• [EXERCISE INSTRUCTIONS]: All lines in the records below with the word "divider" must be returned.
━━━ EXCERPTED RECORDS
$ cat src/design/fsnt_pkg.sv
// Package: sequencer state, search phase and divider status types for the factor splitter.
package fsnt_pkg;

    localparam int unsigned TARGET_FLOOR = 2;
    localparam int unsigned TARGET_RESET = 8;

    typedef enum logic [1:0] {
        ST_IDLE,
        ST_DIV,
        ST_EMIT
    } t_state;

    typedef enum logic [1:0] {
        PH_TARGET,
        PH_BELOW,
        PH_ABOVE
    } t_phase;

    typedef struct packed {
        logic done;
        logic exact;
    } t_div_stat;

endpackage

$ cat src/design/fsnt_stream_if.sv
// Interfaces: request channel carrying a process count, result channel carrying one factor.
interface fsnt_count_if #(
    parameter int COUNT_BITS = 16
);
    logic                  valid;
    logic                  ready;
    logic [COUNT_BITS-1:0] proc_count;

    modport source (output valid, output proc_count, input ready);
    modport sink   (input valid, input proc_count, output ready);
endinterface

interface fsnt_factor_if #(
    parameter int COUNT_BITS = 16
);
    logic                  valid;
    logic                  ready;
    logic [COUNT_BITS-1:0] factor;
    logic                  factor_valid;
    logic                  last;

    modport source (output valid, output factor, output factor_valid, output last, input ready);
    modport sink   (input valid, input factor, input factor_valid, input last, output ready);
endinterface

$ cat src/design/factor_split_near_target.sv
// Top level: splits a process count into factors near a configured target, one trial division at a time.
// Each trial division runs on the shared restoring divider.
// A factor costs one division for the target, up to target-2 below it, and up to R-target-1 above it.
// A count of 0 or 1 skips the divider and gives a single empty marker as its last result.
// One request at a time: ready is low from acceptance until the last result has been taken.
// Reset is synchronous, active low: the block goes idle and the target returns to 8.
module factor_split_near_target #(
    parameter int COUNT_BITS  = 16,
    parameter int TARGET_BITS = 8
) (
    input  logic                   i_clk,
    input  logic                   i_rst_n,
    input  logic                   i_cfg_we,
    input  logic [TARGET_BITS-1:0] i_cfg_data,
    fsnt_count_if.sink             i_req,
    fsnt_factor_if.source          o_res
);
    import fsnt_pkg::*;

    localparam int D_BITS = ((COUNT_BITS > TARGET_BITS) ? COUNT_BITS : TARGET_BITS) + 1;

    t_state                 r_state, n_state;
    t_phase                 r_phase, n_phase;
    logic [TARGET_BITS-1:0] r_target;
    logic [COUNT_BITS-1:0]  r_rem, n_rem;
    logic [D_BITS-1:0]      r_d, n_d;
    logic                   r_start, n_start;
    logic [COUNT_BITS-1:0]  r_factor, n_factor;
    logic                   r_fv, n_fv;
    logic                   r_last, n_last;

    logic [TARGET_BITS-1:0] w_teff;
    logic [D_BITS-1:0]      w_text;
    logic [D_BITS-1:0]      w_above_d;
    logic                   w_above_ok;
    logic [COUNT_BITS-1:0]  w_quo;
    t_div_stat              w_stat;

    assign w_teff     = (r_target < TARGET_BITS'(TARGET_FLOOR)) ? TARGET_BITS'(TARGET_FLOOR)
                                                                 : r_target;
    assign w_text     = D_BITS'(w_teff);
    assign w_above_d  = (r_phase == PH_ABOVE) ? r_d + D_BITS'(1) : w_text + D_BITS'(1);
    assign w_above_ok = w_above_d < D_BITS'(r_rem);

    fsnt_div #(
        .COUNT_BITS (COUNT_BITS),
        .D_BITS     (D_BITS)
    ) u_div (
        .i_clk      (i_clk),
        .i_rst_n    (i_rst_n),
        .i_start    (r_start),
        .i_dividend (r_rem),
        .i_divisor  (r_d),
        .o_quotient (w_quo),
        .o_stat     (w_stat)
    );

    always_ff @(posedge i_clk) begin
        if (!i_rst_n) begin
            r_state  <= ST_IDLE;
            r_phase  <= PH_TARGET;
            r_start  <= 1'b0;
            r_target <= TARGET_BITS'(TARGET_RESET);
        end else begin
            r_state <= n_state;
            r_phase <= n_phase;
            r_start <= n_start;
            if (i_cfg_we) begin
                r_target <= i_cfg_data;
            end
        end
        r_rem    <= n_rem;
        r_d      <= n_d;
        r_factor <= n_factor;
        r_fv     <= n_fv;
        r_last   <= n_last;
    end

    always_comb begin
        n_state     = r_state;
        n_phase     = r_phase;
        n_rem       = r_rem;
        n_d         = r_d;
        n_start     = 1'b0;
        n_factor    = r_factor;
        n_fv        = r_fv;
        n_last      = r_last;
        i_req.ready = 1'b0;
        o_res.valid = 1'b0;
        unique case (r_state)
            ST_IDLE: begin
                i_req.ready = 1'b1;
                if (i_req.valid) begin
                    n_rem = i_req.proc_count;
                    if (i_req.proc_count <= COUNT_BITS'(1)) begin
                        n_factor = '0;
                        n_fv     = 1'b0;
                        n_last   = 1'b1;
                        n_state  = ST_EMIT;
                    end else begin
                        n_d     = w_text;
                        n_phase = PH_TARGET;
                        n_start = 1'b1;
                        n_state = ST_DIV;
                    end
                end
            end
            ST_DIV: begin
                if (w_stat.done) begin
                    if (w_stat.exact) begin
                        // take the divisor, advance the remainder
                        n_factor = r_d[COUNT_BITS-1:0];
                        n_fv     = 1'b1;
                        n_rem    = w_quo;
                        n_last   = (w_quo == COUNT_BITS'(1));
                        n_state  = ST_EMIT;
                    end else if (r_phase == PH_TARGET && w_text > D_BITS'(2)) begin
                        n_d     = w_text - D_BITS'(1);
                        n_phase = PH_BELOW;
                        n_start = 1'b1;
                    end else if (r_phase == PH_BELOW && r_d > D_BITS'(2)) begin
                        n_d     = r_d - D_BITS'(1);
                        n_start = 1'b1;
                    end else if (w_above_ok) begin
                        n_d     = w_above_d;
                        n_phase = PH_ABOVE;
                        n_start = 1'b1;
                    end else begin
                        // no divisor left below the remainder: take the remainder itself
                        n_factor = r_rem;
                        n_fv     = 1'b1;
                        n_rem    = COUNT_BITS'(1);
                        n_last   = 1'b1;
                        n_state  = ST_EMIT;
                    end
                end
            end
            ST_EMIT: begin
                o_res.valid = 1'b1;
                if (o_res.ready) begin
                    if (r_last) begin
                        n_state = ST_IDLE;
                    end else begin
                        n_d     = w_text;
                        n_phase = PH_TARGET;
                        n_start = 1'b1;
                        n_state = ST_DIV;
                    end
                end
            end
            default: begin
                n_state = ST_IDLE;
            end
        endcase
    end

    assign o_res.factor       = r_factor;
    assign o_res.factor_valid = r_fv;
    assign o_res.last         = r_last;

endmodule

$ cat src/design/fsnt_div.sv
// Restoring divider: one quotient bit a cycle, reports quotient and whether the division is exact.
module fsnt_div #(
    parameter int COUNT_BITS = 16,
    parameter int D_BITS     = 17
) (
    input  logic                  i_clk,
    input  logic                  i_rst_n,
    input  logic                  i_start,
    input  logic [COUNT_BITS-1:0] i_dividend,
    input  logic [D_BITS-1:0]     i_divisor,
    output logic [COUNT_BITS-1:0] o_quotient,
    output fsnt_pkg::t_div_stat   o_stat
);
    import fsnt_pkg::*;

    localparam int CNT_BITS = $clog2(COUNT_BITS);

    logic [D_BITS-1:0]     r_rem, n_rem;
    logic [COUNT_BITS-1:0] r_quo, n_quo;
    logic [CNT_BITS-1:0]   r_cnt, n_cnt;
    logic                  r_busy, n_busy;
    logic                  r_done, n_done;
    logic [D_BITS:0]       w_trial;
    logic [D_BITS:0]       w_diff;
    logic                  w_ge;

    assign w_trial = {r_rem, r_quo[COUNT_BITS-1]};
    assign w_ge    = w_trial >= {1'b0, i_divisor};
    assign w_diff  = w_trial - {1'b0, i_divisor};

    always_comb begin
        n_rem  = r_rem;
        n_quo  = r_quo;
        n_cnt  = r_cnt;
        n_busy = r_busy;
        n_done = 1'b0;
        if (i_start) begin
            n_rem  = '0;
            n_quo  = i_dividend;
            n_cnt  = CNT_BITS'(COUNT_BITS - 1);
            n_busy = 1'b1;
        end else if (r_busy) begin
            n_rem = w_ge ? w_diff[D_BITS-1:0] : w_trial[D_BITS-1:0];
            n_quo = {r_quo[COUNT_BITS-2:0], w_ge};
            n_cnt = r_cnt - CNT_BITS'(1);
            if (r_cnt == '0) begin
                n_busy = 1'b0;
                n_done = 1'b1;
            end
        end
    end

    always_ff @(posedge i_clk) begin
        if (!i_rst_n) begin
            r_busy <= 1'b0;
            r_done <= 1'b0;
        end else begin
            r_busy <= n_busy;
            r_done <= n_done;
        end
        r_rem <= n_rem;
        r_quo <= n_quo;
        r_cnt <= n_cnt;
    end

    assign o_quotient   = r_quo;
    assign o_stat.done  = r_done;
    assign o_stat.exact = (r_rem == '0);

endmodule

$ cat src/flat_wrapper.sv
// flat-port wrapper written by rule: the top's interface ports become plain ports
module factor_split_near_target_flat import fsnt_pkg::*;
#(
    parameter int COUNT_BITS  = 16,
    parameter int TARGET_BITS = 8
)
  (i_clk, i_rst_n, i_cfg_we, i_cfg_data, i_req_valid, i_req_proc_count, i_req_ready, o_res_valid, o_res_factor, o_res_factor_valid, o_res_last, o_res_ready);
  fsnt_count_if #(.COUNT_BITS(COUNT_BITS)) i_req_i ();
  fsnt_factor_if #(.COUNT_BITS(COUNT_BITS)) o_res_i ();
  input  logic i_clk;
  input  logic i_rst_n;
  input  logic i_cfg_we;
  input  logic [TARGET_BITS-1:0] i_cfg_data;
  input wire logic [$bits(i_req_i.valid)-1:0] i_req_valid;
  input wire logic [$bits(i_req_i.proc_count)-1:0] i_req_proc_count;
  output wire logic [$bits(i_req_i.ready)-1:0] i_req_ready;
  output wire logic [$bits(o_res_i.valid)-1:0] o_res_valid;
  output wire logic [$bits(o_res_i.factor)-1:0] o_res_factor;
  output wire logic [$bits(o_res_i.factor_valid)-1:0] o_res_factor_valid;
  output wire logic [$bits(o_res_i.last)-1:0] o_res_last;
  input wire logic [$bits(o_res_i.ready)-1:0] o_res_ready;
  assign i_req_i.valid = i_req_valid;
  assign i_req_i.proc_count = i_req_proc_count;
  assign i_req_ready = i_req_i.ready;
  assign o_res_valid = o_res_i.valid;
  assign o_res_factor = o_res_i.factor;
  assign o_res_factor_valid = o_res_i.factor_valid;
  assign o_res_last = o_res_i.last;
  assign o_res_i.ready = o_res_ready;
  factor_split_near_target #(.COUNT_BITS(COUNT_BITS), .TARGET_BITS(TARGET_BITS)) u_core (.i_clk(i_clk), .i_rst_n(i_rst_n), .i_cfg_we(i_cfg_we), .i_cfg_data(i_cfg_data), .i_req(i_req_i), .o_res(o_res_i));
endmodule
$ cat config.mk
export PLATFORM = sky130hd
export DESIGN_NAME = factor_split_near_target_flat
export DESIGN_NICKNAME = d
export VERILOG_FILES = /design/src/design/fsnt_pkg.sv /design/src/design/fsnt_stream_if.sv /design/src/design/factor_split_near_target.sv /design/src/design/fsnt_div.sv /design/src/flat_wrapper.sv
export SDC_FILE = /design/constraint.sdc
export NUM_CORES = 1
export LEC_CHECK = 0
export BUFFER_PORTS_ARGS = -buffer_cell sky130_fd_sc_hd__buf_2
export CAP_MARGIN = 20
export CORE_AREA = 4 4 124 126
export CTS_CLUSTER_DIAMETER = 60
export CTS_CLUSTER_SIZE = 20
export DETAILED_ROUTE_END_ITERATION = 10
export DIE_AREA = 0 0 128 130
export GPL_TIMING_DRIVEN = 0
export PLACE_DENSITY = 0.75
export SYNTH_ARGS = -nofsm -noshare
export SYNTH_HDL_FRONTEND = slang
export SYNTH_SLANG_ARGS = --single-unit
$ cat constraint.sdc
create_clock -name i_clk -period 4.88 [get_ports i_clk]
set_clock_uncertainty 0.1 [all_clocks]
set_input_delay 0.488 -clock i_clk [delete_from_list [all_inputs] [get_ports i_clk]]
set_output_delay 0.488 -clock i_clk [all_outputs]
set_load 0.005 [all_outputs]
# After elaboration in Yosys (flattened, before gate mapping)
# Index checks and enable logic that the tools add are counted.
# classes
add_sub_neg	6
order_cmp	6
n_eq_ne	18
mux	79
n_bitwise	2
n_reduce_logical	15
# op_table
cell	n
$mux W16	15
$mux W17	11
$pmux W16 S2	2
$pmux W17 S3	1
$mux W2	17
$mux W1	27
$ge A18 B17 Y1	1
$add A17 B1 Y17 const B	1
$gt A17 B2 Y1 const B	1
$logic_not A17 Y1	1
$lt A17 B16 Y1	1
$sub A17 B1 Y17 const B	1
$sub A17 B17 Y17	1
$eq A16 B1 Y1 const B	1
$le A16 B1 Y1 const B	1
$ne A2 B2 Y1 const B	6
$pmux W2 S3	2
$reduce_and A6 Y1	2
$add A8 B1 Y9 const B	1
$ne A3 B3 Y1 const B	3
$reduce_and A9 Y1	1
$sub A8 B1 Y9 const B	1
$gt A8 B2 Y1 const B	1
$lt A8 B2 Y1 const B	1
19 further kinds	26
# totals
register_bits	103
inputBits	29
out_inout_bits	20
wordCells	140

# Longest topological paths before layout
# depth
word_depth	11
depth_mapped	17
ltp_nobuf	16

# Cells and area by module
# Synthesis repeated with hierarchy kept, for this count alone.
# unflattened
cells_unflattened	834
area_unflattened_um2	7357.1
# modules_own_cells
module	instances	cells_per_inst	area_each_um2	seq_area_each_um2
factor_split_near_target	1	513	4520.6	1791.7
fsnt_div	1	321	2836.5	940.9

# Worst setup path after synthesis
# No wires, ideal clock.
# synth_timing
path_kind	flip-flop to flip-flop
from	register u_core.r_target[4]
to	register u_core.r_factor[0] (netlist: u_core.o_res.factor[0]), enable pin
setup_ns	0.416
arrival_time_ns	4.598
t_required_ns	4.364
path_slack_ns	-0.233
stages_incl_launch_ff	18
n_path_buf	1
period_less_slack_ns	5.113
path_cell_list	dfxtp_1 buf_2 or4_4 nor3_1 or2_2 ha_1 nand3_1 xnor2_1 nand2_1 o21ai_0 ha_1 nand3_1 a311o_1 a31oi_1 o21ai_1 a31oi_2 a211oi_2 nor3_1
# synth_via
elab_chain_cells	7
elab_cells_between_ends	10
cone_classes	1 x add/sub; 3 x order compare; 2 x eq/ne; 2 x mux; 2 x reduce/logical
# synth_rtl
element	line	rtl
from (decl)	factor_split_near_target.sv:24	logic [TARGET_BITS-1:0] r_target;
from (signal assigned)	factor_split_near_target.sv:63	r_target <= TARGET_BITS'(TARGET_RESET);
from (signal assigned)	factor_split_near_target.sv:69	r_target <= i_cfg_data;
$lt A8 B2 Y1	factor_split_near_target.sv:39	assign w_teff = (r_target < TARGET_BITS'(TARGET_FLOOR)) ? TARGET_BITS'(TARGET_FLOOR)
$mux W8 *	factor_split_near_target.sv:39	
$add A8 B1 Y9	factor_split_near_target.sv:42	assign w_above_d = (r_phase == PH_ABOVE) ? r_d + D_BITS'(1) : w_text + D_BITS'(1);
$mux W17	factor_split_near_target.sv:42	
$lt A17 B16 Y1	factor_split_near_target.sv:43	assign w_above_ok = w_above_d < D_BITS'(r_rem);
$ne A3 B3 Y1 (no line)	n/a	
$reduce_and A7 Y1 (no line) *	n/a	
to (signal assigned)	factor_split_near_target.sv:74	r_factor <= n_factor;
to (decl)	factor_split_near_target.sv:28	logic [COUNT_BITS-1:0] r_factor, n_factor;
# Mark *: on every way between the ends. The rest lies on a longest branch, timed or not.
# A chain may end at the register's enable or synchronous reset.

# Final worst setup path
# layout_timing
from	register u_core.r_target[5]
to	register u_core.r_factor[15] (netlist: u_core.o_res.factor[15]), enable pin
# Same word-level chain as after synthesis.

==> flow_metrics.env <==
export IMPL_outcome="complete, no violations"
export IMPL_grt_first_pass_wirelength_um=29790
export IMPL_syn_to_final_growth_pct=13.03
export IMPL_dr_pass1_iters=5
export IMPL_dp_hpwl_um=13940
export IMPL_grt_pass1_vias=5882
export IMPL_cts_root_buf="clkbuf_16"
export IMPL_slew_limit_headroom_pct=46.46
export IMPL_overflow=0
export IMPL_synth_compound_area_share_pct=17.05
export IMPL_final_cell_area_um2=7921
export IMPL_postCtsHoldBufs=0
export IMPL_clk_latency_ns=0.36
export IMPL_drive_above_1_share_pct=12.86
export IMPL_cellPowerDensity_nw_per_um2=387.4
export IMPL_clkTransAtPathRegs_ns=0.08
export IMPL_synth_xor_area_share_pct=5.124
export IMPL_nets=943
export IMPL_cts_tree="done"
export IMPL_synth_area_um2=7008
export IMPL_grt_max_degree=19
export IMPL_gp_congestion=0.9632
export IMPL_start_kind="register"
export IMPL_routedWlPerCell_um=17.38
export IMPL_synthesis_nets=872
export IMPL_p_leak_uw=0.003100
export IMPL_die_y_um=130
export IMPL_totalWireLength_um=18480
export IMPL_hold_violations=0
export IMPL_yosys_warnings=0
export IMPL_htree_levels=3
export IMPL_whs_path_depth=3
export IMPL_final_cells=1063
export IMPL_place_inst=1037
export IMPL_arrival_ns=4.72
export IMPL_hp_class="in -> reg"
export IMPL_die_width_um=128
export IMPL_initial_core_util_pct=48.96
export IMPL_ys_seq_area_share_pct=38.99
export IMPL_cts_sinks=103
export IMPL_worstPathCellList="clkbuf_1, or4_4, o41ai_4, inv_2, ha_1, xnor2_1, o21ai_1, ha_1, a21o_1, a211oi_1, o211ai_1, o21ai_1, a31oi_4, a211oi_4, nor3_4, buf_4, buf_6"
export IMPL_synth_top_family_by_area="simple AND/OR/NAND/NOR gates"
export IMPL_antenna_found_initial=0
export IMPL_fmax_ghz=0.2128
export IMPL_maxSlewViolCount=0
export IMPL_cts_buffers=9
export IMPL_muxShareOfSynthArea_pct=5.588
export IMPL_setup_violations=0
export IMPL_worstSetupEndpointType="register"
export IMPL_cp_data_required_time_ns=4.90
export IMPL_ant_nets=0
export IMPL_cp_max_fo=12
export IMPL_dr_first_iter_drc_count=721
export IMPL_avgSynthCellArea_um2=8.727
export IMPL_remaining_drc_errors=0
export IMPL_yosys_most_used_dff="edfxtp_1"
export IMPL_finalCritPeriodShare_pct=96.31
export IMPL_synth_edf_count=67
export IMPL_vias=6310
export IMPL_synth_cell_types=68
export IMPL_synth_simple_area_share_pct=20.37
export IMPL_period_minus_slack_ns=4.700
export IMPL_synthCells=803
export IMPL_vdd_drop_max_v=0.0001814
export IMPL_synthAdderAreaFrac_pct=7.249
export IMPL_ios=49
export IMPL_coreArea_um2=14310
export IMPL_async_flop_share_pct=0
export IMPL_n_fill_cell=1303
export IMPL_num_rows=44
export IMPL_die_area_um2=16640
export IMPL_crit_path_max_incr_delay_ns=0.55
export IMPL_crit_slowest_cell="or4_4"
export IMPL_worstSetupPathType="reg -> reg"
export IMPL_clock_path_buffers=2
export IMPL_diodes=0
export IMPL_portBuffers=47
export IMPL_track_usage_pct=22.47
export IMPL_placed_area_um2=7521
export IMPL_avgViaCountPerCell=5.936
export IMPL_synth_seq_cells=103
export IMPL_worst_r2r_cell_count=17
export IMPL_cap_violations=0
export IMPL_worst_pin_slew_ns=0.7982
-- stage by stage --
step	total power (µW)	worst slack, ns	util (%)	TNS [ns]	hold slack [ns]
3_5_place_dp	2330	-0.2203	52.54	-4.522	0.3892
4_1_cts	3051	0.02615	54.70	0	0.2417
5_1_grt	3265	-0.08924	55.34	-1.392	0.2613
2_1_floorplan	2049	0.3126	-	0	0.3658
6_report	3068	0.1803	55.34	0	0.2478
3_3_place_gp	2305	-0.5784	52.28	-29.78	0.3808
-- where the power goes --
part	switching [µW]	internal, µW	leakage, µW
registers	115	1050	0.000936
clock network	352	369	0.000145
logic	694	485	0.00202
total	1160	1910	0.00310
-- cell usage in the layout, fill, tap and decap left out, types with 22 or more instances in the layout --
| cell | Yosys | layout |
|---|---|---|
| buf_2 | 3 | 50 |
| nor2_1 | 91 | 91 |
| inv_1 | 49 | 49 |
| nand2_1 | 71 | 71 |
| xnor2_1 | 33 | 33 |
| o21ai_0 | 24 | 22 |
| ha_1 | 39 | 39 |
| a21oi_1 | 54 | 53 |
| dfxtp_1 | 36 | 36 |
| edfxtp_1 | 67 | 67 |
| clkbuf_1 | 41 | 41 |
| o21ai_1 | 25 | 27 |
| nand3_1 | 39 | 39 |
-- cell families after synthesis --
family,after synthesis
AOI/OAI and AO/OA,183
xor gates and xnor gates,41
adders and majority gates,40
buffers and inverters,101
DFF,103
muxes,37
and+or+nand+nor,298
-- routing by layer --
layer	global-route usage (%)	wire (µm)	vias up
li1	-	-	3063
met1	32.08	8135	2967
met2	34.97	8451	257
met3	4.380	1568	23
met4	6.429	323	0
met5	0	0	-
-- worst paths after layout --
check,start,end,slack [ns]
max,u_core.r_target[5]$_SDFFE_PN0P_,u_core.o_res.factor[15]$_SDFFCE_PN0P_,0.18
min reg2reg,u_core.u_div.r_cnt[1]$_SDFFE_PP1P_,u_core.u_div.r_cnt[1]$_SDFFE_PP1P_,0.41
max reg2reg,u_core.r_target[5]$_SDFFE_PN0P_,u_core.o_res.factor[15]$_SDFFCE_PN0P_,0.18
min,i_cfg_data[3],u_core.r_target[3]$_SDFFE_PN1P_,0.25
-- what timing repair did --
item	CTS	global route
gates resized for setup	3	4
pin swaps	0	2
buffers inserted	0	10
endpoints found under the setup margin	29	34
-- sequential cells by signal, indices dropped and copies added (netlist names) --
signal                     flops
u_core.r_target                8
u_core.u_div.o_quotient       16
u_core.o_res.factor_valid      1
u_core.r_start                 1
u_core.u_div.r_rem            17
u_core.o_res.last              1
u_core.r_d                    17
u_core.o_res.factor           16
u_core.u_div.r_busy            1
u_core.r_state                 2
u_core.u_div.r_done            1
u_core.r_rem                  16
u_core.r_phase                 2
u_core.u_div.r_cnt             4
-- critical path: cells and delay by family (launching register included) --
kind / cells / cell delay [ns]
AND/OR/NAND/NOR: 2 / 0.60
adder cells (fa/ha/maj): 2 / 0.55
XOR/XNOR: 1 / 0.14
buffers and inverters: 4 / 0.61
flip-flops: 1 / 0.30
AO/OA/AOI/OAI: 8 / 2.15
-- Yosys cell counts (all sizes together), types with 3 or more instances --
library cell	count	share of area [%]
nand2b	9	0.80
buf	6	0.54
xor2	8	1.0
o21a	6	0.64
o21ai	49	3.5
a21o	9	0.96
or4	3	0.37
ha	39	7.0
o311ai	3	0.38
edfxtp	67	29
a31oi	4	0.45
nor2b	5	0.45
mux2	17	2.7
xnor2	33	4.1
mux2i	20	2.9
a211oi	20	2.2
inv	52	2.8
and3	5	0.45
nor4	20	2.0
nand4	15	1.3
nor3	19	1.4
dfxtp	36	10
or3	10	0.89
clkbuf	41	2.2
nand2	71	3.8
o211ai	8	0.86
nand3	39	2.8
o41ai	4	0.88
a21oi	54	3.9
and4	4	0.50
nor2	91	4.9
-- cell type report --
class	instances	area [µm²]	area share (%)
Clock inverter	6	51.30	0.6476
Multi-Input combinational cell	599	3930	49.61
Timing Repair Buffer	60	344.1	4.344
Inverter	54	202.7	2.559
Buffer	47	191.4	2.417
Clock buffer	10	239.0	3.017
Sequential cell	103	2733	34.50
Tap cell	184	230.2	2.906
Power figures use the tool's default switching activity.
━━━━━━
• [EXPECTED ANSWER]:
// Package: sequencer state, search phase and divider status types for the factor splitter.
// Each trial division runs on the shared restoring divider.
// A count of 0 or 1 skips the divider and gives a single empty marker as its last result.
// Restoring divider: one quotient bit a cycle, reports quotient and whether the division is exact.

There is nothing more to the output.